In submissions made during public consultation on the proposed law earlier this year, churches raised “ethical issues”.
The Australian Catholic Bishops Conference said that the donation would cause problems by “creating three-parent children”, “genetic bewilderment” and “destroying human embryos”. They said the procedure was “not a necessary, life saving technology”.
The Mito Foundation rejects such rhetoric.
“It is not editing the DNA inside the nucleus, which is what gives us our eye colour, or hair colour. It is not gene editing, or human cloning, or designer babies,” Murray says.
“It is taking that very separate genetically damaged mitochondria DNA and swapping it out with healthy mitochondria DNA.”
Beth Hodge, who has grown up with a sister whose daily life is affected by a form of mito that presents with epilepsy, says that “people may deem mito donation unethical, but they have no idea what mito is like”.
For the past 27 years, she has seen her sister’s struggle first hand.
“She can’t cut up food, drink water, write.
“If you haven’t seen it first hand, people don’t understand it,” she says. “It breaks your heart.”
Everyone in Beth’s family is a carrier of the disease. Though Beth is not symptomatic, there is a chance that any children she had would be.
“I would never forgive myself if I had a baby naturally and they were burdened by this condition the way my sister is,” she says.
Beth and her partner have been in contact with an IVF clinic since January 2020.
“It has taken them until now to say our only option, apart from using a donor egg without any of my DNA, is to wait for the mitochondrial donation to be legal.”

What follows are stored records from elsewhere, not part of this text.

This design comes from an exercise in tuning for small area on the open sky130 flow, not from production work.
The RTL was checked by simulation tests, not by an equivalence proof against the original design.
No driver is modelled on the clock port, so clocking that relies on it looks cheaper here than on a real chip.
Power figures rest on the tool's default switching activity, not on a simulated workload.

==> flow/design.v (excerpt) <==
module leveltwo_top
#(
    parameter int META_DELAY = 4
) (
    input  wire  logic                                    clk_i,
    input  wire  logic                                    arst_n_i,
    input  wire  logic [l2_pkg::NTIO*l2_pkg::TRIG_W-1:0]  tio_trig_i,
    input  wire  logic [l2_pkg::NTIO*l2_pkg::META_W-1:0]  tio_meta_i,
    input  wire  logic                                    holdoff_i,
    input  wire  logic                                    dead_i,
    input  wire  logic                                    logictype_i,
    input  wire  logic                                    rf_en_i,
    input  wire  logic [l2_pkg::MASK_LF_LSB+1:0]          mask_i,
    output logic [l2_pkg::NTIO*l2_pkg::META_W-1:0]        tio_meta_o,
    output logic [l2_pkg::NPOL*l2_pkg::NSECT-1:0]         leveltwo_o,
    output logic [l2_pkg::NPOL-1:0]                       mie_o,
    output logic [1:0]                                    lf_o,
    output logic                                          aux_o,
    output logic                                          levelthree_o,
    output logic                                          trig_o
);
    localparam int NTIO        = l2_pkg::NTIO;
    localparam int NSECT       = l2_pkg::NSECT;
    localparam int NPOL        = l2_pkg::NPOL;
    localparam int NREGION     = l2_pkg::NREGION;
    localparam int NSLOT       = l2_pkg::NSLOT;
    localparam int SLOT_W      = l2_pkg::SLOT_W;
    localparam int META_W      = l2_pkg::META_W;
    localparam int TRIG_W      = l2_pkg::TRIG_W;
    localparam int LF_BIT      = l2_pkg::LF_BIT;
    localparam int AUX_BIT     = l2_pkg::AUX_BIT;
    localparam int MASK_LF_LSB = l2_pkg::MASK_LF_LSB;
    localparam int MW          = NTIO*META_W;
    localparam int NS          = NPOL*NSECT;
    logic [META_DELAY-1:0] por_q;
    always_ff @(posedge clk_i or negedge arst_n_i) begin
        if (!arst_n_i) por_q <= '0;
        else           por_q <= {por_q[META_DELAY-2:0], 1'b1};
    end
    logic [MW-1:0] meta_q [META_DELAY];
    always_ff @(posedge clk_i) begin
        meta_q[0] <= tio_meta_i;
        for (int i = 1; i < META_DELAY; i++) begin
            meta_q[i] <= meta_q[i-1];
        end
    end
    assign tio_meta_o = meta_q[META_DELAY-1] & {MW{por_q[META_DELAY-1]}};
    logic [MW-1:0]   m2, m3;
    logic [NS-1:0]   mask_q;
    logic            logictype_q;
  ...
For scale: ~1100 flip-flops, about 610 I/O pins.
clock: 3.0 ns
lec_check: 0
cap_margin: 10
core_margin: 2
core_utilization: 70
gpl_timing_driven: 0
slew_margin: 10
standard.sh (not shown) runs the stock make flow with config.mk's settings and CLKGATE_MAP_FILE= SYNTH_SCRIPT=/design/flow/synth_recipe.tcl, a recipe that flattens the netlist after the stock synthesis.
==> flow/flow/run.sh <==
#!/bin/bash
# The standard layout (standard.sh) with buf_1 port buffers, hold repair
# with plain buffers only, and CTS without dummy loads.
set -euo pipefail
export IN_BUF_CELL=sky130_fd_sc_hd__buf_1
export PRE_GLOBAL_PLACE_TCL=$PWD/flow/pre_gpl.tcl
export BUFFER_PORTS_ARGS="-outputs -buffer_cell sky130_fd_sc_hd__buf_1"
export CTS_ARGS="-sink_clustering_enable -repair_clock_nets -dont_use_dummy_load -sink_clustering_size 37 -sink_clustering_max_diameter 60"
export PRE_CTS_TCL=$PWD/flow/no_dly.tcl
export PRE_GLOBAL_ROUTE_TCL=$PWD/flow/no_dly.tcl
export PRE_DETAIL_ROUTE_TCL=$PWD/flow/no_dly.tcl
bash standard.sh finish > standard_flow.log 2>&1
==> flow/flow/no_dly.tcl <==
# repair hold with plain buffers rather than the large delay cells
set_dont_use [get_lib_cells {sky130_fd_sc_hd__dlygate* sky130_fd_sc_hd__clkdlybuf* sky130_fd_sc_hd__dlymetal*}]
==> flow/flow/pre_gpl.tcl <==
# as the timing-driven standard flow does, drop synthesis buffers first
remove_buffers
# inputs get their own port buffer cell; outputs are buffered by the
# standard buffer_ports call (BUFFER_PORTS_ARGS in run.sh)
buffer_ports -inputs -buffer_cell $::env(IN_BUF_CELL)
Next try:
==> flow/flow/run.sh (replaced) <==
#!/bin/bash
# The standard layout (standard.sh), with the port buffers chosen here:
# a delay cell on each input, buf_1 on each output; and CTS buffer options.
set -euo pipefail
export IN_BUF_CELL=sky130_fd_sc_hd__dlygate4sd1_1
export PRE_GLOBAL_PLACE_TCL=$PWD/flow/pre_gpl.tcl
export BUFFER_PORTS_ARGS="-outputs -buffer_cell sky130_fd_sc_hd__buf_1"
bash standard.sh finish > standard_flow.log 2>&1
==> flow/flow/pre_gpl.tcl (replaced) <==
# inputs get a delay-cell buffer (hold on input-to-register paths),
# outputs get buf_1 (BUFFER_PORTS_ARGS in run.sh)
buffer_ports -inputs -buffer_cell $::env(IN_BUF_CELL)
- CAP_MARGIN: 10 -> 20
- CORE_UTILIZATION: 70 -> 75
- CTS_BUF_LIST: default -> sky130_fd_sc_hd__clkbuf_8
- GPL_TIMING_DRIVEN: 0 -> default
- SLEW_MARGIN: 10 -> 20
removed: flow/flow/no_dly.tcl
After rerunning: The changed run aborted during 5_1_grt; area after synthesis does not change; synthesized cell count stays the same.
Next try:
==> flow/flow/run.sh (replaced) <==
#!/bin/bash
# The standard layout (standard.sh) with buf_1 port buffers, hold repair
# with plain buffers only, and CTS without dummy loads.
set -euo pipefail
export IN_BUF_CELL=sky130_fd_sc_hd__buf_1
export PRE_GLOBAL_PLACE_TCL=$PWD/flow/pre_gpl.tcl
export BUFFER_PORTS_ARGS="-outputs -buffer_cell sky130_fd_sc_hd__buf_1"
export CTS_ARGS="-sink_clustering_enable -repair_clock_nets -dont_use_dummy_load -sink_clustering_size 40 -sink_clustering_max_diameter 45"
export PRE_CTS_TCL=$PWD/flow/no_dly.tcl
export PRE_GLOBAL_ROUTE_TCL=$PWD/flow/no_dly.tcl
export PRE_DETAIL_ROUTE_TCL=$PWD/flow/no_dly.tcl
bash standard.sh finish > standard_flow.log 2>&1
==> flow/flow/no_dly.tcl (new file) <==
# repair hold with plain buffers rather than the large delay cells
set_dont_use [get_lib_cells {sky130_fd_sc_hd__dlygate* sky130_fd_sc_hd__clkdlybuf* sky130_fd_sc_hd__dlymetal*}]
==> flow/flow/pre_gpl.tcl (replaced) <==
# as the timing-driven standard flow does, drop synthesis buffers first
remove_buffers
# inputs get their own port buffer cell; outputs are buffered by the
# standard buffer_ports call (BUFFER_PORTS_ARGS in run.sh)
buffer_ports -inputs -buffer_cell $::env(IN_BUF_CELL)
- CAP_MARGIN: 20 -> 10
- CORE_UTILIZATION: 75 -> 70
- CTS_BUF_LIST: sky130_fd_sc_hd__clkbuf_8 -> default
- GPL_TIMING_DRIVEN: default -> 0
- SLEW_MARGIN: 20 -> 10
Effect:
- Now the flow finished with timing, DRC and antenna clean
- synthesized cell count is unchanged
- synthesized area does not change


== maple ==
leveltwo_top again, from the RTL that the note above started with.
==> flow/config.mk <==
export PLATFORM = sky130hd
export DESIGN_NAME = leveltwo_top
export DESIGN_NICKNAME = leveltwo_top
export VERILOG_FILES = /design/flow/design.v
export SDC_FILE = /design/flow/constraint.sdc
export NUM_CORES = 4
export LEC_CHECK = 0
export CAP_MARGIN = 10
export CORE_MARGIN = 2
export CORE_UTILIZATION = 66
export GPL_TIMING_DRIVEN = 0
export SLEW_MARGIN = 10
==> flow/constraint.sdc <==
create_clock -name core_clock -period 3.0 [get_ports {clk_i}]
set_input_delay 0.6000 -clock core_clock [delete_from_list [all_inputs] [get_ports {clk_i}]]
set_output_delay 0.6000 -clock core_clock [all_outputs]
set_load 0.01 [all_outputs]
==> flow/flow/run.sh <==
#!/bin/bash
# The standard layout (standard.sh) with buf_1 port buffers, hold repair
# with plain buffers only, and CTS without dummy loads.
set -euo pipefail
export IN_BUF_CELL=sky130_fd_sc_hd__buf_1
export PRE_GLOBAL_PLACE_TCL=$PWD/flow/pre_gpl.tcl
export BUFFER_PORTS_ARGS="-outputs -buffer_cell sky130_fd_sc_hd__buf_1"
export CTS_ARGS="-sink_clustering_enable -repair_clock_nets -dont_use_dummy_load -sink_clustering_size 34 -sink_clustering_max_diameter 70"
export PRE_CTS_TCL=$PWD/flow/no_dly.tcl
export PRE_GLOBAL_ROUTE_TCL=$PWD/flow/no_dly.tcl
export PRE_DETAIL_ROUTE_TCL=$PWD/flow/no_dly.tcl
bash standard.sh finish > standard_flow.log 2>&1
==> flow/flow/no_dly.tcl <==
# repair hold with plain buffers rather than the large delay cells
set_dont_use [get_lib_cells {sky130_fd_sc_hd__dlygate* sky130_fd_sc_hd__clkdlybuf* sky130_fd_sc_hd__dlymetal*}]
==> flow/flow/pre_gpl.tcl <==
# inputs get their own port buffer cell; outputs are buffered by the
# standard buffer_ports call (BUFFER_PORTS_ARGS in run.sh)
buffer_ports -inputs -buffer_cell $::env(IN_BUF_CELL)
Setup changes, maple to cedar
-- flow/flow/pre_gpl.tcl --
<<< maple, line 1
# inputs get their own port buffer cell; outputs are buffered by the
>>> cedar, line 1
# as the timing-driven standard flow does, drop synthesis buffers first
remove_buffers
# inputs get their own port buffer cell; outputs are buffered by the
-- flow/config.mk --
<<< maple, line 9
export CORE_MARGIN = 2
export CORE_UTILIZATION = 66
export GPL_TIMING_DRIVEN = 0
>>> cedar, line 9
export CORE_MARGIN = 2
export CORE_UTILIZATION = 70
export GPL_TIMING_DRIVEN = 0
## What came out
Max achievable clock frequency across maple and cedar: cedar
Taking maple as the reference, in cedar x dimension of the die lower, aggregate routed wire length lower, global-route wire length before repair lower.
--- input diff cedar..violet ---
==> flow/flow/run.sh <==
#!/bin/bash
# The standard layout (standard.sh), with the port buffers chosen here:
# a delay cell on each input, buf_1 on each output; and CTS buffer options.
set -euo pipefail
export IN_BUF_CELL=sky130_fd_sc_hd__dlygate4sd1_1
export PRE_GLOBAL_PLACE_TCL=$PWD/flow/pre_gpl.tcl
export BUFFER_PORTS_ARGS="-outputs -buffer_cell sky130_fd_sc_hd__buf_1"
bash standard.sh finish > standard_flow.log 2>&1
==> flow/flow/pre_gpl.tcl <==
# inputs get a delay-cell buffer (hold on input-to-register paths),
# outputs get buf_1 (BUFFER_PORTS_ARGS in run.sh)
buffer_ports -inputs -buffer_cell $::env(IN_BUF_CELL)
-- flow/config.mk --
<<< cedar, line 7
export LEC_CHECK = 0
export CAP_MARGIN = 10
export CORE_MARGIN = 2
export CORE_UTILIZATION = 70
export GPL_TIMING_DRIVEN = 0
export SLEW_MARGIN = 10
>>> violet, line 7
export LEC_CHECK = 0
export CAP_MARGIN = 20
export CORE_MARGIN = 2
export CORE_UTILIZATION = 62
export SLEW_MARGIN = 20
removed: flow/flow/no_dly.tcl
Re combinational power share: violet is 0.3 points down on cedar.
Status | violet and cedar | clean
Total wire length for violet: about 14% up relative to cedar
Compared with cedar, violet shows a via count of the first global-routing pass that is about 11% higher.
From cedar to violet the numbers moved as follows: reported max-cap violation count stayed essentially flat; number of cells in the finished layout apart from fillers rose by 7.3%.
Setup changes, violet to juniper
==> flow/flow/run.sh <==
#!/bin/bash
# The standard layout (standard.sh) with buf_1 port buffers, hold repair
# with plain buffers only, and CTS without dummy loads.
set -euo pipefail
export IN_BUF_CELL=sky130_fd_sc_hd__buf_1
export PRE_GLOBAL_PLACE_TCL=$PWD/flow/pre_gpl.tcl
export BUFFER_PORTS_ARGS="-outputs -buffer_cell sky130_fd_sc_hd__buf_1"
export CTS_ARGS="-sink_clustering_enable -repair_clock_nets -dont_use_dummy_load -sink_clustering_size 30 -sink_clustering_max_diameter 60"
export PRE_CTS_TCL=$PWD/flow/no_dly.tcl
export PRE_GLOBAL_ROUTE_TCL=$PWD/flow/no_dly.tcl
export PRE_DETAIL_ROUTE_TCL=$PWD/flow/no_dly.tcl
bash standard.sh finish > standard_flow.log 2>&1
==> flow/flow/no_dly.tcl (new file) <==
# repair hold with plain buffers rather than the large delay cells
set_dont_use [get_lib_cells {sky130_fd_sc_hd__dlygate* sky130_fd_sc_hd__clkdlybuf* sky130_fd_sc_hd__dlymetal*}]
==> flow/flow/pre_gpl.tcl <==
# inputs get their own port buffer cell; outputs are buffered by the
# standard buffer_ports call (BUFFER_PORTS_ARGS in run.sh)
buffer_ports -inputs -buffer_cell $::env(IN_BUF_CELL)
-- flow/config.mk --
<<< violet, line 10
export CORE_UTILIZATION = 62
export SLEW_MARGIN = 20
>>> juniper, line 10
export CORE_UTILIZATION = 62
export GPL_TIMING_DRIVEN = 0
export SLEW_MARGIN = 20
Notes after the runs:
Relative to violet, first-pass GRT wire length has gone down in juniper.
The maximum frequency was comparable across juniper and violet.
Internal cell power: juniper vs violet down 21%
Cell count after placement (juniper vs. violet) increases by more than 10%
juniper ended with more met3 wire length than violet.
juniper closes out successfully: all stages finished, all timing, DRC and antenna checks passed.
Relative to juniper, the following input files were edited for nickel:
-- flow/flow/run.sh --
<<< juniper, line 7
export BUFFER_PORTS_ARGS="-outputs -buffer_cell sky130_fd_sc_hd__buf_1"
export CTS_ARGS="-sink_clustering_enable -repair_clock_nets -dont_use_dummy_load -sink_clustering_size 30 -sink_clustering_max_diameter 60"
export PRE_CTS_TCL=$PWD/flow/no_dly.tcl
>>> nickel, line 7
export BUFFER_PORTS_ARGS="-outputs -buffer_cell sky130_fd_sc_hd__buf_1"
export CTS_ARGS="-sink_clustering_enable -repair_clock_nets -dont_use_dummy_load -sink_clustering_size 20 -sink_clustering_max_diameter 50 -buf_list sky130_fd_sc_hd__clkbuf_8"
export PRE_CTS_TCL=$PWD/flow/no_dly.tcl
-- flow/config.mk --
<<< juniper, line 9
export CORE_MARGIN = 2
export CORE_UTILIZATION = 62
export GPL_TIMING_DRIVEN = 0
>>> nickel, line 9
export CORE_MARGIN = 2
export CORE_UTILIZATION = 66
export GPL_TIMING_DRIVEN = 0
## What came out
On final worst setup slack, the lower figure sits with juniper, not nickel. juniper → nickel: power after layout shrank by 3.4%; wire length up 0.30%. In nickel the final-layout clock buffer total turned out 41% higher than in juniper. Summary of nickel over juniper: area added between synthesis and finish +1.2 points, measured slew at the worst slew-check pin +33 ps, horizontal die dimension -about 3%. Global-route usage: nickel > juniper. Final cycle utilization of the critical path: nickel lower than juniper. [nickel] met3 global-route usage fell 0.42 points relative to juniper.


main:
leveltwo_top, a different RTL version from the one above (not shown whole).
For scale: ~1,700 cells after synthesis, ~27,000 µm² of cells after synthesis.
Settings: LEC_CHECK=0, CAP_MARGIN=10, CORE_MARGIN=2, CORE_UTILIZATION=70, GPL_TIMING_DRIVEN=0, SLEW_MARGIN=10, SYNTH_HIERARCHICAL=1; clock period 3.0 ns.
==> flow/flow/run.sh <==
#!/bin/bash
# The standard layout (standard.sh) with buf_1 port buffers, hold repair
# with plain buffers only, and CTS without dummy loads.
set -euo pipefail
export IN_BUF_CELL=sky130_fd_sc_hd__buf_1
export PRE_GLOBAL_PLACE_TCL=$PWD/flow/pre_gpl.tcl
export BUFFER_PORTS_ARGS="-outputs -buffer_cell sky130_fd_sc_hd__buf_1"
export CTS_ARGS="-sink_clustering_enable -repair_clock_nets -dont_use_dummy_load -sink_clustering_size 30 -sink_clustering_max_diameter 60"
export PRE_CTS_TCL=$PWD/flow/no_dly.tcl
export PRE_GLOBAL_ROUTE_TCL=$PWD/flow/no_dly.tcl
export PRE_DETAIL_ROUTE_TCL=$PWD/flow/no_dly.tcl
bash standard.sh finish > standard_flow.log 2>&1
==> flow/flow/no_dly.tcl <==
# repair hold with plain buffers rather than the large delay cells
set_dont_use [get_lib_cells {sky130_fd_sc_hd__dlygate* sky130_fd_sc_hd__clkdlybuf* sky130_fd_sc_hd__dlymetal*}]
==> flow/flow/pre_gpl.tcl <==
# as the timing-driven standard flow does, drop synthesis buffers first
remove_buffers
# inputs get their own port buffer cell; outputs are buffered by the
# standard buffer_ports call (BUFFER_PORTS_ARGS in run.sh)
buffer_ports -inputs -buffer_cell $::env(IN_BUF_CELL)
diff inputs: main => the feature branch
- swapping 70 for 72 in CORE_UTILIZATION
-- flow/flow/run.sh --
<<< main, line 8
export CTS_ARGS="-sink_clustering_enable -repair_clock_nets -dont_use_dummy_load -sink_clustering_size 30 -sink_clustering_max_diameter 60"
>>> the feature branch, line 8
export CTS_ARGS="-sink_clustering_enable -repair_clock_nets -dont_use_dummy_load -sink_clustering_size 36 -sink_clustering_max_diameter 100"
-- flow/flow/pre_gpl.tcl --
<<< main, line 3
>>> the feature branch, line 3
# start every cell from its smallest drive strength; repair_design and
# repair_timing size up what the timing and slew limits need
set n_down 0
foreach inst [get_cells *] {
  set ref [get_property $inst ref_name]
  if {![regexp {^(sky130_fd_sc_hd__[a-z0-9]+)_([0-9]+)$} $ref -> base drive]} { continue }
  if {$drive <= 1 || [regexp {tap|conb|fill|decap|diode} $base]} { continue }
  foreach d {1 0} {
    set cand [get_lib_cells -quiet "*/${base}_$d"]
    if {[llength $cand] > 0 && ![get_property [lindex $cand 0] dont_use]} {
      replace_cell $inst [lindex $cand 0]
      incr n_down
      break
    }
  }
}
puts "downsized $n_down cells"
==> comparison <==
For main, the destination of the critical timing path was tio_meta_o[122], unlike the feature branch, where it was tio_meta_o[152].
Critical path depth: the feature branch < main
The feature branch consumes less power than main does.
The lower final instance area of main and the feature branch is in the feature branch.
The feature branch | status: complete | timing, DRC, antenna: pass

## re-timing with driven ports
The results above use ideal ports. As a check the final layouts listed here were re-extracted and re-timed, cells and wires unchanged. Step 1 sets driving cells, clkbuf_16 on the clock port and buf_2 on the other inputs (assumed; they add their load-dependent delay and slew). Step 2 moves the port delays by t, midway between the first and last clock arrival at a register: inputs arrive t later, outputs are due t later. That takes back most of the time a late clock gives input paths. Three values: ideal ports, drivers, drivers and shift; two values: the first two.
| run | t (ns) | setup slack, ns | worst setup path at the end |
|---|---|---|---|
| the first run of note 1 | 0.635 | 0.112 / 0.112 / 0.112 | register to register |
| the third run of note 1 | 0.672 | 0.119 / 0.069 / 0.119 | register to register |
| maple | 0.621 | 0.079 / 0.021 / 0.096 | register to register |
| cedar | 0.621 | 0.125 / 0.125 / 0.125 | register to register |
| violet | 0.702 | 0.053 / 0.053 / 0.053 | register to register |
| juniper | 0.662 | 0.057 / 0.057 / 0.057 | register to register |
| nickel | 0.689 | 0.078 / 0.051 / 0.078 | register to register |
| main | 0.643 | 0.115 / 0.060 / 0.703 | register to output |
| the feature branch | 0.641 | 0.180 / 0.127 / 0.768 | register to output |
After both steps setup and hold are still met in every run listed.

A spokesperson for Hunt said mitochondrial donation had “the potential to change lives and reduce the burden and devastating effects of mitochondrial disease for future generations”.
“When I see that bill, all I see is hope for you and your sister,” my mother says.
“It’ll give you the chance to be tested with confidence that, if you carry the gene, you will not be left feeling optionless and helpless.
“And it’ll give you the chance to have healthy children, and a normal life. And to, essentially, break the genetic chain.”